- Relator(a)
- Katia Magalhaes Arruda
- Órgão julgador
- 6ª Turma
- Data do julgamento
- 13/05/2020
- Data de publicação
- 15/05/2020
TST – Agravo 1000698-28.2017.5.02.0255, Rel. Katia Magalhaes Arruda, 6ª Turma, j. 13/05/2020, p. 15/05/2020
EMENTA: AGRAVO. RECURSO DE REVISTA. PETRÓLEO BRASILEIRO S.A. - PETROBRAS. ENTE PÚBLICO. RESPONSABILIDADE SUBSIDIÁRIA. INOBSERVÂNCIA DO ART. 896, § 1º-A, I E III, E § 8º, DA CLT. 1 - Conforme sistemática adotada na Sexta Turma à época da prolação da decisão monocrática, foi reconhecida a transcendência da matéria " Ente Público. Responsabilidade subsidiária ", mas negado seguimento ao recurso de revista, porque não atendidos outros pressupostos de admissibilidade previstos no art. 896 da CLT. 2 - Os argumentos da parte não conseguem desconstituir os fundamentos da decisão monocrática. 3 - Verifica-se que, no caso dos autos, o trecho transcrito em suas razões de recurso de revista não atende ao requisito legal da demonstração do prequestionamento, visto que, além de não possuir tese sobre a distribuição do ônus da prova, não abrange os aspectos fáticos registrados pelo TRT para reconhecer a culpa in vigilando do ente público.

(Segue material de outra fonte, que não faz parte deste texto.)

File: config.mk
export PLATFORM = sky130hd
export DESIGN_NAME = reorder_buffer_flat
export DESIGN_NICKNAME = d
export VERILOG_FILES = /design/src/rtl/fcpu_pkg.sv /design/src/rtl/reorder_buffer_if.sv /design/src/rtl/rob_ptr.sv /design/src/rtl/reorder_buffer.sv /design/src/flat_wrapper.sv
export SDC_FILE = /design/constraint.sdc
export NUM_CORES = 1
export LEC_CHECK = 0
export ABC_AREA = 0
export CAP_MARGIN = 30
export CORE_ASPECT_RATIO = 0.7
export CORE_MARGIN = 3
export CORE_UTILIZATION = 50
export CTS_CLUSTER_SIZE = 12
export DETAILED_ROUTE_END_ITERATION = 7
export GPL_ROUTABILITY_DRIVEN = 0
export GPL_TIMING_DRIVEN = 0
export PLACE_DENSITY = 0.74
export SLEW_MARGIN = 20
export SYNTH_ARGS = -nofsm -noshare
export SYNTH_HDL_FRONTEND = slang
export SYNTH_SLANG_ARGS = --single-unit
export TNS_END_PERCENT = 5
File: constraint.sdc
create_clock -name clk -period 4.7 [get_ports clk]
set_input_delay 0.47 -clock clk [delete_from_list [all_inputs] [get_ports clk]]
set_output_delay 0.47 -clock clk [all_outputs]
set_load 0.02 [all_outputs]
File: src/rtl/fcpu_pkg.sv
// Shared core parameters and reorder-buffer types.
// Exports RSV_ID_W/REG_ADDR_W/DATA_W, ROB_DEPTH, ROB_PTR_W and rob_entry_t.
package fcpu_pkg;
  localparam int RSV_ID_W   = 3;
  localparam int REG_ADDR_W = 5;
  localparam int DATA_W     = 32;
  localparam int ROB_DEPTH  = 2**RSV_ID_W;
  localparam int ROB_PTR_W  = RSV_ID_W + 1;

  typedef struct packed {
    logic                  busy;
    logic                  done;
    logic                  has_dest;
    logic                  inval;
    logic [REG_ADDR_W-1:0] reg_addr;
    logic [DATA_W-1:0]     data;
  } rob_entry_t;
endpackage

File: src/rtl/reorder_buffer_if.sv
// Dispatch, result-bus and commit signals of the reorder buffer.
// master: pipeline side (drives alloc/cdb); slave: the reorder buffer.
interface reorder_buffer_if;
  import fcpu_pkg::*;

  logic                  alloc_valid;
  logic                  alloc_has_dest;
  logic [REG_ADDR_W-1:0] alloc_reg_addr;
  logic                  alloc_ready;
  logic [RSV_ID_W-1:0]   alloc_id;

  logic                  cdb_valid;
  logic [RSV_ID_W-1:0]   cdb_id;
  logic [DATA_W-1:0]     cdb_data;
  logic                  cdb_invalidate;

  logic                  we;
  logic                  we_invalidate;
  logic [RSV_ID_W-1:0]   wrQueAddr;
  logic [REG_ADDR_W-1:0] wrAddr;
  logic [DATA_W-1:0]     wrData;

  modport master (
    output alloc_valid, alloc_has_dest, alloc_reg_addr,
    output cdb_valid, cdb_id, cdb_data, cdb_invalidate,
    input  alloc_ready, alloc_id,
    input  we, we_invalidate, wrQueAddr, wrAddr, wrData
  );

  modport slave (
    input  alloc_valid, alloc_has_dest, alloc_reg_addr,
    input  cdb_valid, cdb_id, cdb_data, cdb_invalidate,
    output alloc_ready, alloc_id,
    output we, we_invalidate, wrQueAddr, wrAddr, wrData
  );
endinterface

File: src/rtl/rob_ptr.sv
// Wrap-bit queue pointer with increment, clear and peer compare.
// Ports: clk, clr, inc, peer -> ptr, same (equal), wrapped (full distance).
module rob_ptr
  import fcpu_pkg::*;
(
  input  logic                 clk,
  input  logic                 clr,
  input  logic                 inc,
  input  logic [ROB_PTR_W-1:0] peer,
  output logic [ROB_PTR_W-1:0] ptr,
  output logic                 same,
  output logic                 wrapped
);
  always_ff @(posedge clk) begin
    if (clr) ptr <= '0;
    else if (inc) ptr <= ptr + ROB_PTR_W'(1);
  end

  assign same    = (ptr == peer);
  assign wrapped = (ptr[RSV_ID_W-1:0] == peer[RSV_ID_W-1:0])
                && (ptr[RSV_ID_W] != peer[RSV_ID_W]);
endmodule

File: src/rtl/reorder_buffer.sv
// In-order commit queue: tags dispatch, gathers results, retires in order.
// Ports: clk, rst, bus (alloc/cdb/commit), flush, rd_ids/rd_data/rd_done, empty, full.
module reorder_buffer
  import fcpu_pkg::*;
#(
  parameter int N_RD_PORTS = 2
) (
  input  logic                                 clk,
  input  logic                                 rst,
  reorder_buffer_if.slave                      bus,
  input  logic                                 flush,
  input  logic [N_RD_PORTS-1:0][RSV_ID_W-1:0]  rd_ids,
  output logic [N_RD_PORTS-1:0][DATA_W-1:0]    rd_data,
  output logic [N_RD_PORTS-1:0]                rd_done,
  output logic                                 empty,
  output logic                                 full
);
  rob_entry_t           rob_q [ROB_DEPTH];
  logic [ROB_PTR_W-1:0] head;
  logic [ROB_PTR_W-1:0] tail;
  logic [RSV_ID_W-1:0]  hidx;
  logic [RSV_ID_W-1:0]  tidx;
  logic                 h_same, h_wrap;
  logic                 t_same, t_wrap;
  logic                 do_alloc;
  logic                 do_commit;
  logic                 clr;

  assign hidx      = head[RSV_ID_W-1:0];
  assign tidx      = tail[RSV_ID_W-1:0];
  assign clr       = rst | flush;
  assign do_alloc  = bus.alloc_valid & ~full;
  assign do_commit = rob_q[hidx].busy & rob_q[hidx].done;

  rob_ptr u_head (
    .clk     (clk),
    .clr     (clr),
    .inc     (do_commit),
    .peer    (tail),
    .ptr     (head),
    .same    (h_same),
    .wrapped (h_wrap)
  );

  rob_ptr u_tail (
    .clk     (clk),
    .clr     (clr),
    .inc     (do_alloc),
    .peer    (head),
    .ptr     (tail),
    .same    (t_same),
    .wrapped (t_wrap)
  );

  assign empty           = h_same & t_same;
  assign full            = h_wrap & t_wrap;
  assign bus.alloc_ready = ~full;
  assign bus.alloc_id    = tidx;

  always_ff @(posedge clk) begin
    if (rst) begin
      for (int i = 0; i < ROB_DEPTH; i++) begin
        rob_q[i].busy <= 1'b0;
        rob_q[i].done <= 1'b0;
      end
      bus.we            <= 1'b0;
      bus.we_invalidate <= 1'b0;
      bus.wrQueAddr     <= '0;
      bus.wrAddr        <= '0;
      bus.wrData        <= '0;
    end else if (flush) begin
      for (int i = 0; i < ROB_DEPTH; i++)
        rob_q[i].busy <= 1'b0;
      bus.we            <= 1'b0;
      bus.we_invalidate <= 1'b0;
    end else begin
      // Uses pre-edge busy/done, so a result never commits in its own cycle.
      if (bus.cdb_valid && rob_q[bus.cdb_id].busy) begin
        rob_q[bus.cdb_id].done  <= 1'b1;
        rob_q[bus.cdb_id].data  <= bus.cdb_data;
        rob_q[bus.cdb_id].inval <= bus.cdb_invalidate;
      end
      if (do_commit) begin
        rob_q[hidx].busy  <= 1'b0;
        bus.we            <= rob_q[hidx].has_dest;
        bus.we_invalidate <= rob_q[hidx].has_dest & rob_q[hidx].inval;
        if (rob_q[hidx].has_dest) begin
          bus.wrQueAddr <= hidx;
          bus.wrAddr    <= rob_q[hidx].reg_addr;
          bus.wrData    <= rob_q[hidx].data;
        end
      end else begin
        bus.we            <= 1'b0;
        bus.we_invalidate <= 1'b0;
      end
      if (do_alloc) begin
        rob_q[tidx].busy     <= 1'b1;
        rob_q[tidx].done     <= 1'b0;
        rob_q[tidx].inval    <= 1'b0;
        rob_q[tidx].has_dest <= bus.alloc_has_dest;
        rob_q[tidx].reg_addr <= bus.alloc_reg_addr;
      end
    end
  end

  always_comb begin
    for (int i = 0; i < N_RD_PORTS; i++) begin
      rd_done[i] = rob_q[rd_ids[i]].busy & rob_q[rd_ids[i]].done;
      rd_data[i] = rob_q[rd_ids[i]].data;
    end
  end
endmodule

File: src/flat_wrapper.sv
// flat-port wrapper written by rule: the top's interface ports become plain ports
module reorder_buffer_flat import fcpu_pkg::*;
#(
  parameter int N_RD_PORTS = 2
)
  (clk, rst, flush, rd_ids, rd_data, rd_done, empty, full, bus_alloc_valid, bus_alloc_has_dest, bus_alloc_reg_addr, bus_cdb_valid, bus_cdb_id, bus_cdb_data, bus_cdb_invalidate, bus_alloc_ready, bus_alloc_id, bus_we, bus_we_invalidate, bus_wrQueAddr, bus_wrAddr, bus_wrData);
  reorder_buffer_if bus_i ();
  input  logic clk;
  input  logic rst;
  input  logic flush;
  input  logic [N_RD_PORTS-1:0][RSV_ID_W-1:0] rd_ids;
  output logic [N_RD_PORTS-1:0][DATA_W-1:0] rd_data;
  output logic [N_RD_PORTS-1:0] rd_done;
  output logic empty;
  output logic full;
  input wire logic [$bits(bus_i.alloc_valid)-1:0] bus_alloc_valid;
  input wire logic [$bits(bus_i.alloc_has_dest)-1:0] bus_alloc_has_dest;
  input wire logic [$bits(bus_i.alloc_reg_addr)-1:0] bus_alloc_reg_addr;
  input wire logic [$bits(bus_i.cdb_valid)-1:0] bus_cdb_valid;
  input wire logic [$bits(bus_i.cdb_id)-1:0] bus_cdb_id;
  input wire logic [$bits(bus_i.cdb_data)-1:0] bus_cdb_data;
  input wire logic [$bits(bus_i.cdb_invalidate)-1:0] bus_cdb_invalidate;
  output wire logic [$bits(bus_i.alloc_ready)-1:0] bus_alloc_ready;
  output wire logic [$bits(bus_i.alloc_id)-1:0] bus_alloc_id;
  output wire logic [$bits(bus_i.we)-1:0] bus_we;
  output wire logic [$bits(bus_i.we_invalidate)-1:0] bus_we_invalidate;
  output wire logic [$bits(bus_i.wrQueAddr)-1:0] bus_wrQueAddr;
  output wire logic [$bits(bus_i.wrAddr)-1:0] bus_wrAddr;
  output wire logic [$bits(bus_i.wrData)-1:0] bus_wrData;
  assign bus_i.alloc_valid = bus_alloc_valid;
  assign bus_i.alloc_has_dest = bus_alloc_has_dest;
  assign bus_i.alloc_reg_addr = bus_alloc_reg_addr;
  assign bus_i.cdb_valid = bus_cdb_valid;
  assign bus_i.cdb_id = bus_cdb_id;
  assign bus_i.cdb_data = bus_cdb_data;
  assign bus_i.cdb_invalidate = bus_cdb_invalidate;
  assign bus_alloc_ready = bus_i.alloc_ready;
  assign bus_alloc_id = bus_i.alloc_id;
  assign bus_we = bus_i.we;
  assign bus_we_invalidate = bus_i.we_invalidate;
  assign bus_wrQueAddr = bus_i.wrQueAddr;
  assign bus_wrAddr = bus_i.wrAddr;
  assign bus_wrData = bus_i.wrData;
  reorder_buffer #(.N_RD_PORTS(N_RD_PORTS)) u_core (.clk(clk), .rst(rst), .bus(bus_i), .flush(flush), .rd_ids(rd_ids), .rd_data(rd_data), .rd_done(rd_done), .empty(empty), .full(full));
endmodule
Word-level counts from Yosys, hierarchy flattened
Memory sizes are Yosys's and may differ from the RTL's. A register that Yosys moved wholly into a read port is not among the register bits.
Index checks and enable logic that the tools add are counted.
{"block": "totals", "register_bits": 50, "mem_bits_rw": 328, "inputBits": 53, "out_inout_bits": 114, "elab_cells": 79, "n_memories": 1}
{"block": "classes", "add_sub_neg": 2, "n_eq_ne": 6, "muxes": 36, "n_bitwise": 19, "reduce_logical": 8}
{"memory": "u_core.rob_q", "words": 8, "word_bits": 41, "rd": 4, "rd_clocked_by_memory_dff": 1, "wr": 8, "line_no": "reorder_buffer.sv:18", "source": "rob_entry_t rob_q [ROB_DEPTH];"}
{"cell": "41-bit 2-to-1 mux", "count": 3}
{"cell": "41-bit OR reduction", "count": 3}
{"cell": "1-bit 2-to-1 mux", "count": 25}
{"cell": "3-bit 2-to-1 mux", "count": 6}
{"cell": "1-bit bitwise OR", "count": 9}
{"cell": "4-bit by 1-bit adder with 4-bit output (second input constant)", "count": 2}
{"cell": "4-bit == test", "count": 2}
{"cell": "4-bit 2-to-1 mux", "count": 2}
{"cell": "1-bit AND", "count": 7}
{"cell": "3-bit == test", "count": 2}
{"cell": "1-bit logical AND", "count": 3}
{"cell": "1-bit inverter", "count": 3}
{"cell": "3-bit AND reduction", "count": 1}
{"cell": "3-bit OR reduction", "count": 1}
{"cell": "1-bit inequality test", "count": 2}

Longest topological paths before layout
Gate-level depths: netlist (run 1).
{"block": "depth", "depth_word": 11, "mapped_depth": 9, "depth_no_buf": 5}

Modules after synthesis
Synthesis (run 1) repeated with hierarchy kept, for this count alone.
{"block": "unflattened", "cells_unflattened": 1255, "area_unflattened_um2": 18896.9}
{"mod": "reorder_buffer", "instances": 1, "cells_per_inst": 1211, "area_per_inst_um2": 18438.9}
{"mod": "rob_ptr", "instances": 2, "cells_per_inst": 22, "area_per_inst_um2": 229.0}

Worst setup path after synthesis (run 1)
Ideal clock, no wire load.
{"block": "synth_path", "path_type": "in2reg", "from": "input port rst", "to": "memory u_core.rob_q[4][37] (netlist bit)", "t_arrival_ns": 2.599, "required_time_ns": 4.559, "setup_slack_ns": 1.960, "stages": 7, "cell_sequence": "clkbuf_1 -> or2_1 -> clkbuf_1 -> nor3b_1 -> and3_1 -> mux2i_1 -> nor2_1"}
{"element": "from (decl)", "line_no": "flat_wrapper.sv:9", "source": "input logic rst;"}
{"element": "to (decl)", "line_no": "reorder_buffer.sv:18"}

==> out/results.ini, run 1 <==
[clock_network]
clk_path_buf_depth=3
ctsHoldBuffers=0
cts_root_buf=clkbuf_16
cts_setup_buffers=0
postCtsResizedCells=0
numClockSinks=381
cts_htree_levels=2
clk_latency_ns=0.54
cts-buffers-inserted=39
clkSlewWorstSetupHoldPaths_ns=0.06
cts_tree=done

[power]
power_switching_uw=1570
power.share.combinational_pct=7.8
leakage_uw=0.00706
p_clk_share_pct=41.5
pwr-share-seq_pct=50.7
p_sw_share_pct=21.9
peakVddDrop_v=0.000226
p_int_uw=5600
p_per_area_mw_per_mm2=317

[sta]
drv_slew=0
fin_tns_setup_ns=0
finClkSkew_ns=0.0109
fmax_mhz=283
rsz0062_at_grt=false
post-route-min-period_ns=3.53
slew_headroom_pct=31.8
max_slew.worst_pin.slew_ns=1.02
hold_viol=0
finalSetupViolCount=0
final.period_utilization_pct=75.2
holdWs_ns=0.310

[final_layout]
multi_input_area_mm2=0.00780
area.growth.synth_to_final_pct=19.4
stdcell_count=1797
nets=1343
seqCellArea_mm2=0.0107
fill_cells=2593
post-route-util_pct=61.7
antenna_cells=0
final_area_mm2=0.0226
drive_gt1_share_pct=32.8

[placed_design]
port_buffers=158
dpl-instance-area_mm2=0.0213
place_hpwl_um=36200
place_inst=1721

[yosys]
synth_area_per_cell_um2=17.7
syn-num-nets=1123
ys_top_cells_by_count=edfxtp_1 (304), mux4_2 (210), dfxtp_1 (77)
syn_inst=1068
synth.distinct_cells=39
yosysSeqAreaShare_pct=56.3
synth_area_leaders=edfxtp_1 (48%), mux4_2 (25%), dfxtp_1 (8.1%)
netlist_area_mm2=0.0189
synth_top_area_share_pct=48.2
synth_top_cell_by_area=edfxtp_1
synthArstFlopShare_pct=0
ys_warn_count=0
synth_ff_type=edfxtp_1
synth_edf_count=304
ys_ff_latch=381
synth.most_common_cell=edfxtp_1

[global_routing]
overflow=0
grt_pass1_vias=11900
grtUsageTotal_pct=27.0
grt_pass1_wl_um=78800
grt_antenna_before_repair=3
grt_max_degree=35

[detailed_routing]
wirelength_um=53900
first_pass_iters=5
drt-initial-drc-count=1500
detail-route-antenna-nets=0
vias_per_cell=6.61
drcViolationCount=0
detail_route.wl_per_cell_um=30.0
vias=11900

[setup_path]
endpoint_kind=output pin
cp_data_required_time_ns=4.23
crit_type=in -> out
cp_max_fo=10
critPathLaunchType=input pin
cp.arrival_ns=3.06

[min_path]
hp-class=in -> reg

[floorplan]
start_util_pct=51.7
die_h_um=169
placementRows=58
io_pins=167
core_area_mm2=0.0366
fp.dieW_um=239
die-area_mm2=0.0403

[run]
drv_cap=0

[run_status]
status=finished, final reports clean

power groups by stage:
stage	registers, uW	logic [uW]	clock network (uW)
4_1_cts	3630	556	3000
3_3_place_gp	3710	544	0
3_5_place_dp	3710	552	0
5_1_grt	3630	584	3140
6_report	3630	556	2970
2_1_floorplan	3710	299	0
layout make-up:
class                      instances  area share [%]
tap                              480            2.66
multi-input combinational        587            34.5
timing repair buffer             179            8.28
buffer                            92            1.98
clock buffer                      67            5.06
sequential                       381            47.2
inverter                           8           0.133
clock inverter                     3           0.177
flip-flops by register name, summed over array words and instances, names as in the netlist, named ones only:
name                      flops
u_core.bus.wrAddr             5
u_core.bus.we                 1
u_core.rob_q                328
u_core.u_tail.ptr             4
u_core.bus.we_invalidate      1
u_core.u_head.ptr             4
u_core.bus.wrData            32
u_core.bus.wrQueAddr          3
path summary, 6_finish.rpt:
check	cells past startpoint	end	slack, ns	startpoint
max	5	rd_data[53]	1.17	rd_ids[4]
max reg2reg	6	u_core.bus.wrData[31]	2.01	flop
min	3	u_core.rob_q[3][37]	0.31	bus_cdb_invalidate
min reg2reg	2	u_core.rob_q[3][37]	0.47	u_core.rob_q[3][37]
critical path, cell delays in order:
cell	delay, ns
buf_1	0.61
clkbuf_1	0.69
mux4_2	0.41
mux2_2	0.32
clkdlybuf4s50_1	0.55
layer usage:
layer  GRT usage, %  wire length [um]  vias up
met4           7.04              1350        6
met2           42.0             25000      793
met1           38.7             21400     6095
met5              0                39        -
met3           6.63              6130      102
li1               -                 -     4890
through the flow:
stage	total power [uW]	setup WS, ns
2_1_floorplan	4000	1.96
3_3_place_gp	4250	0.194
3_5_place_dp	4260	1.18
4_1_cts	7190	1.16
5_1_grt	7360	1.14
6_report	7160	1.17
cells by family (layout without fill, tap and decap cells):
group	Yosys count	count (layout)	share of synthesized area, %
AOI/OAI and AO/OA	112	112	4.70
xor gates and xnor gates	8	8	0.370
adders and majority gates	2	2	0.132
buffers and inverters	100	349	2.52
DFF	381	381	56.3
muxes	321	321	31.3
and+or+nand+nor	144	144	4.67
layout by cell type (no fill, tap or decap), types with 11 or more instances in the layout:
cell | Yosys | final
nor2_1 | 22 | 22
dfxtp_1 | 77 | 77
a31o_1 | 11 | 11
nand2_1 | 25 | 25
buf_4 | 10 | 12
clkbuf_1 | 45 | 69
nand3_1 | 20 | 20
mux4_2 | 210 | 210
mux2i_1 | 47 | 47
buf_6 | 5 | 15
and2_1 | 50 | 49
edfxtp_1 | 304 | 304
mux2_2 | 64 | 64
buf_2 | 21 | 21
a211oi_2 | 37 | 37
clkdlybuf4s50_1 | 0 | 158
a21oi_1 | 51 | 51
buf_1 | 11 | 11
clkbuf_16 | 0 | 41
Note: power is estimated with default switching activity, not from simulation.
==> run 2: changes to the inputs <==
- PLACE_DENSITY: 0.74 -> 0.76
- clock period: 4.7 -> 3.1 ns (I/O delays scaled with it)
==> out/results.ini, run 2 (synthesis gave the netlist of run 1 again) <==
[sta]
max_slew.worst_pin.slew_ns=1.07
fin_tns_setup_ns=-0.0176
slew_headroom_pct=28.9
finalSetupViolCount=2
rsz0062_at_grt=true
worst_slack_ns=-0.0105
drv_slew=0
finClkSkew_ns=0.0171
final.period_utilization_pct=100
fmax_mhz=321
post-route-min-period_ns=3.11
holdWs_ns=0.240
hold_viol=0

[global_routing]
grt_max_degree=35
grt_antenna_before_repair=4
grtUsageTotal_pct=26.9
grt_pass1_wl_um=78800
grt_pass1_vias=12100
overflow=0

[placed_design]
dpl-instance-area_mm2=0.0214
port_buffers=158
place_hpwl_um=35700

[min_path]
hp-class=in -> reg

[setup_path]
r2r_slack_ns=0.38
endpoint_kind=output pin
cp_max_fo=10
critPathLaunchType=input pin
crit_buf_inv=3
cp.arrival_ns=2.80
crit_type=in -> out
cp_top_family=buffers and inverters
slowest_delay_ns=0.75
cp_cell_sequence=buf_1 > clkbuf_1 > mux2_2 > clkdlybuf4s50_1
slowest_stage=clkbuf_1
cp_data_required_time_ns=2.79

[clock_network]
numClockSinks=381
cts_htree_levels=2
cts_root_buf=clkbuf_16
ctsHoldBuffers=0
clk_path_buf_depth=3
cts-buffers-inserted=39
clk_latency_ns=0.55
cts_tree=done
clkSlewWorstSetupHoldPaths_ns=0.06

[final_layout]
nets=1346
multi_input_area_mm2=0.00780
final_cell_mix=edfxtp_1 (304), mux4_2 (210), clkdlybuf4s50_1 (158)
final_area_mm2=0.0227
area.growth.synth_to_final_pct=19.9
drive_gt1_share_pct=33.6
mostFrequentLayoutCell=edfxtp_1
regMostFlops=u_core.rob_q
fill_cells=2552
seqCellArea_mm2=0.0107
reg_top3=u_core.rob_q x328, u_core.bus.wrData x32, u_core.bus.wrAddr x5
largest_reg_flops=328

[floorplan]
die-area_mm2=0.0403
io_pins=167
placementRows=58
fp.dieW_um=239
start_util_pct=51.7
die_h_um=169
core_area_mm2=0.0366

[power]
p_per_area_mw_per_mm2=481
power_uw=10900
peakVddDrop_v=0.000329
leakage_uw=0.00713

[detailed_routing]
vias=12100
drt-initial-drc-count=1681
drcViolationCount=0
first_pass_iters=6
vias_per_cell=6.72
wirelength_um=53700
detail-route-antenna-nets=0
detail_route.wl_per_cell_um=29.8

[run_status]
status=finished with violations
violations=setup timing

[run]
drv_cap=0

run 2: cell types whose count changed in the layout (fill, tap and decap cells not counted), sizes merged:
cell and delta:
buf +2, clkdlybuf4s15 +2, clkbuf -1, diode +1
inv +1
run 2: repair_timing:
| action | CTS | global route |
|---|---|---|
| gates resized for setup | 8 | 4 |
| endpoints found under the setup margin | 56 | 21 |
| pin swaps | 0 | 0 |
| setup buffers | 0 | 0 |
run 2: path summary, 6_finish.rpt:
check | start | end | depth (start not counted)
worst max-delay path | rd_ids[5] | rd_data[53] | 4
worst min-delay path | bus_cdb_invalidate | u_core.rob_q[3][37] | 3
worst max register to register | flop | u_core.bus.wrData[3] | 7
worst min register to register | u_core.bus.wrQueAddr[2] | u_core.bus.wrQueAddr[2] | 2
run 2: layout make-up:
type | instances | share of cell area, %
plain buffers | 92 | 2.06
clock buffers | 67 | 5.03
repair buffers | 182 | 8.49
clock inverters | 4 | 0.281
flip-flops and latches | 381 | 47.0
diodes | 1 | 0.0110
inverters | 8 | 0.132
multi-input cells | 587 | 34.3
well taps | 480 | 2.65
run 2: worst min-delay path: cells and delay by family:
family,cells,cell delay [ns]
AO/OA/AOI/OAI,1,0.06
AND/OR/NAND/NOR,1,0.13
buffers and inverters,1,0.22
run 2: power by group:
part	switching (uW)	internal (uW)
Clock	1960	2590
Sequential	3.74	5500
Combinational	450	402
run 2: metal layers:
| layer | routed length [um] | track usage (%) |
|---|---|---|
| met4 | 1770 | 8.01 |
| met2 | 24000 | 40.1 |
| met3 | 6110 | 7.05 |
| met5 | 40 | 0 |
| met1 | 21800 | 39.4 |
run 2: stage by stage:
step           util [%]  worst slack [ns]  std cells
6_report           61.9           -0.0105       1802
4_1_cts            61.6            0.0317       1792
2_1_floorplan         -             0.520       1068
5_1_grt            61.9           -0.0470       1802
3_5_place_dp       58.3            -0.202       1721
3_3_place_gp       57.6             -1.09       1706
==> run 3: changes to the inputs <==
- HOLD_SLACK_MARGIN: not set -> 0.02
==> results of run 3 <==
Final layout, timing and power as in run 2 (identical DEF).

O referido fragmento indicado apenas aborda " a possibilidade de responsabilização subsidiária do ente público tomador de serviços e a existência de contrato de natureza civil entre as reclamadas " . 4 - Está configurada a improcedência do agravo, pois a agravante demonstra o intuito de protelar o andamento do feito, que configura litigância de má-fé, sendo cabível a imposição de multa. 5 - Agravo a que se nega provimento com aplicação de multa. (Tribunal Superior do Trabalho (6ª Turma). Acórdão: 1000698-28.2017.5.02.0255. Relator(a): KATIA MAGALHAES ARRUDA. Data de julgamento: 13/05/2020. Juntado aos autos em 15/05/2020.)